同財団は,基礎医学の振興を目的に,毎年2回,助成金を交付している。下期である今回は,海外で行われる基礎医学医療研究に関する学会等への出席を助成する研究交流助成金と,基礎医学医療研究を目的に日本へ留学する大学院生等を助成する留学生受入助成金が交付された。26回目となる今回の対象者は計25人で,贈呈式には,青木吉嗣氏(国立精神・神経医療研究センター)ほか7人が対象者を代表して出席した。
開会に際し,金原優同財団常任理事(医学書院代表取締役社長)は,医学書院の創業者・金原一郎の遺志を継いで設立された本財団の概要を紹介し,「今後の研究活動に助成金を役立ててほしい」と語った。

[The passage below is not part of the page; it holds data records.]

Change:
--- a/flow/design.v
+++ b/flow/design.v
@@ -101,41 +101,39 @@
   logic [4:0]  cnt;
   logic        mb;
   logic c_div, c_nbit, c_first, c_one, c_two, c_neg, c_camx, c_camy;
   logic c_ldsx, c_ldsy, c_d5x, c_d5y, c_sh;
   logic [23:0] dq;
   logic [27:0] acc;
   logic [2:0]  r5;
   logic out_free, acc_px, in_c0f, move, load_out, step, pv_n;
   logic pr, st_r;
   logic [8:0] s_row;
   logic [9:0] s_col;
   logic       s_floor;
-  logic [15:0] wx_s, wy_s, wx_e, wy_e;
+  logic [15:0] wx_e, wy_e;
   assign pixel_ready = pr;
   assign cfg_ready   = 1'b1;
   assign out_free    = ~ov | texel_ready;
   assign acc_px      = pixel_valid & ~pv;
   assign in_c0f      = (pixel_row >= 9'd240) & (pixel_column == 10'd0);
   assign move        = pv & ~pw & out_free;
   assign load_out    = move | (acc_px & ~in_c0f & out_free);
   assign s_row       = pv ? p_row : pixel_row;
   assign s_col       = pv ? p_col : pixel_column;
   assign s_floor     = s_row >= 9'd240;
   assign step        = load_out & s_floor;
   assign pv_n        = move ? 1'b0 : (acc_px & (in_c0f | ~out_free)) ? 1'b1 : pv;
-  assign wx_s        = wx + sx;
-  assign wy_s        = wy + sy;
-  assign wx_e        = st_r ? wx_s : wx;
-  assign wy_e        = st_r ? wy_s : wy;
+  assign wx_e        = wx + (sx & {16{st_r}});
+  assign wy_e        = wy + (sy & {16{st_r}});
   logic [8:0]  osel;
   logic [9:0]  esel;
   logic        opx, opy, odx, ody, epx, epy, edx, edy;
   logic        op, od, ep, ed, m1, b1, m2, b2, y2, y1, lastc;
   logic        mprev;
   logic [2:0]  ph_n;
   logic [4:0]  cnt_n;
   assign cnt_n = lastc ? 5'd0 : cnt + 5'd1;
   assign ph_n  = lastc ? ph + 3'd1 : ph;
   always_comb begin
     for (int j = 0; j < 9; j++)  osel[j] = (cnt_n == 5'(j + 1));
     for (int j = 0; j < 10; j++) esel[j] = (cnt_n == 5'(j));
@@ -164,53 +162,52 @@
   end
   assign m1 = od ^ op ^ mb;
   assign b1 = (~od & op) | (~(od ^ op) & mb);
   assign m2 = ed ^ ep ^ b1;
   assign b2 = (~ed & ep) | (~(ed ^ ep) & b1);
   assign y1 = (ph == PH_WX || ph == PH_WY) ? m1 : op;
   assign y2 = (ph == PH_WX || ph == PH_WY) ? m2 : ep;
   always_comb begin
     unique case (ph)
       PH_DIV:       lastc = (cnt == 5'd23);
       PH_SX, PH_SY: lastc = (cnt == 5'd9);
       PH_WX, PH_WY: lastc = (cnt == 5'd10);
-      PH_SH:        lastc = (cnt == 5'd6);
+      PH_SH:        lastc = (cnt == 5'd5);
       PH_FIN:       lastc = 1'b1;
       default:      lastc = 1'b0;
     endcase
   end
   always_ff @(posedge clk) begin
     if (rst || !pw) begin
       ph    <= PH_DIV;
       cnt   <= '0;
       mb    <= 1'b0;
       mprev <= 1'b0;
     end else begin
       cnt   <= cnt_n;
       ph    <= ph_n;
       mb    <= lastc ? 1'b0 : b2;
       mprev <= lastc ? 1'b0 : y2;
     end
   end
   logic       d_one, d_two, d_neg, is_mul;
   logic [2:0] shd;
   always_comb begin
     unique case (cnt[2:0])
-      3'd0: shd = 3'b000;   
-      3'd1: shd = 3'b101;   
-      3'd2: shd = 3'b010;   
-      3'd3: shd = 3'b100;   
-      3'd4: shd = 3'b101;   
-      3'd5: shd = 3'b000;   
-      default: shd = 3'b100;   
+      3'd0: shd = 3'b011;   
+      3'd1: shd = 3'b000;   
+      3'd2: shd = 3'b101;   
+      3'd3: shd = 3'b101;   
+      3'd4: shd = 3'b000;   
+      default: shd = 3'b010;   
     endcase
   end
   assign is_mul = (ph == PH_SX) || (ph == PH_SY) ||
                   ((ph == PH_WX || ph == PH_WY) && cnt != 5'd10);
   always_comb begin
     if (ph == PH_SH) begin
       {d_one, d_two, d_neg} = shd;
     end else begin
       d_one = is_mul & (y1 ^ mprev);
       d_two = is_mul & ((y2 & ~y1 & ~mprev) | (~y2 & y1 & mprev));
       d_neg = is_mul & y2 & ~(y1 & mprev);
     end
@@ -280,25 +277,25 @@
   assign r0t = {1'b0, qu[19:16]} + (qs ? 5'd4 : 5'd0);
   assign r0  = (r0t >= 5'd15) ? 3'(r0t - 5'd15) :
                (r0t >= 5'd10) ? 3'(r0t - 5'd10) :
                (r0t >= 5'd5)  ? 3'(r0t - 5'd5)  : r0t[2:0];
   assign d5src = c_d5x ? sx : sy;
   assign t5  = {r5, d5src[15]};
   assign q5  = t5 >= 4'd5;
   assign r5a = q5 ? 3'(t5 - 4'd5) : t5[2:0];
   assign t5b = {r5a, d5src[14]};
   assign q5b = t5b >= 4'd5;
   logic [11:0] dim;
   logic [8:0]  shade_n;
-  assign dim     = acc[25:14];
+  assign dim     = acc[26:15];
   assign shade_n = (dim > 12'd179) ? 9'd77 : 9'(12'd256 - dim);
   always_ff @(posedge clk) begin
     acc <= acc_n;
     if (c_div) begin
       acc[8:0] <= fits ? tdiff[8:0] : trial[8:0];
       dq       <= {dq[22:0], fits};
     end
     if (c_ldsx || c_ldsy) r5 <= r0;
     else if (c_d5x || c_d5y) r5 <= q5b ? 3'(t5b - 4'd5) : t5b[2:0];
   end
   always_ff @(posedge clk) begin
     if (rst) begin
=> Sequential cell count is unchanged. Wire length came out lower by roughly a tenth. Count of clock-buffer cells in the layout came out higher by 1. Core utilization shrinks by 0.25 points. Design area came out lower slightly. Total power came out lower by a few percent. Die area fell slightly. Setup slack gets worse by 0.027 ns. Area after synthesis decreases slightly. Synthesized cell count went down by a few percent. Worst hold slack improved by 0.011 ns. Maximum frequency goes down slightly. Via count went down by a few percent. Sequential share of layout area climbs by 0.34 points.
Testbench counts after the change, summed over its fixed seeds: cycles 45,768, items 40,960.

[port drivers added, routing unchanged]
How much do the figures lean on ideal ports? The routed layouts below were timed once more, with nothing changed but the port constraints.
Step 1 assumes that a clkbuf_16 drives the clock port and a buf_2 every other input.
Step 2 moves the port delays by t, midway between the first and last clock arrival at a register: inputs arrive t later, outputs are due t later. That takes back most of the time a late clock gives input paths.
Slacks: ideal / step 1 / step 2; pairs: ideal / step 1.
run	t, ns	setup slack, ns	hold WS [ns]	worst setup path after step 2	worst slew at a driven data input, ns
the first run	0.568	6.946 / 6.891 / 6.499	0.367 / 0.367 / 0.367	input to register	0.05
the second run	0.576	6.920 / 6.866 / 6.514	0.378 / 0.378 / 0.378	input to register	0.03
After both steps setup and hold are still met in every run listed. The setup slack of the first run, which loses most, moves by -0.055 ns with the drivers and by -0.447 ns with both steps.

認定証贈呈の後,選考委員長を務める野々村禎昭氏(東大名誉教授)は,選考委員内で慎重に議論を重ねて交付対象者の決定に至ったと選考過程のエピソードを紹介。「これを機に,新たな研究の方向性や研究者との交流が生まれるかもしれない。自分の研究の枠を広げて,今後も研究活動に取り組んでほしい」と,交付対象者らを激励した。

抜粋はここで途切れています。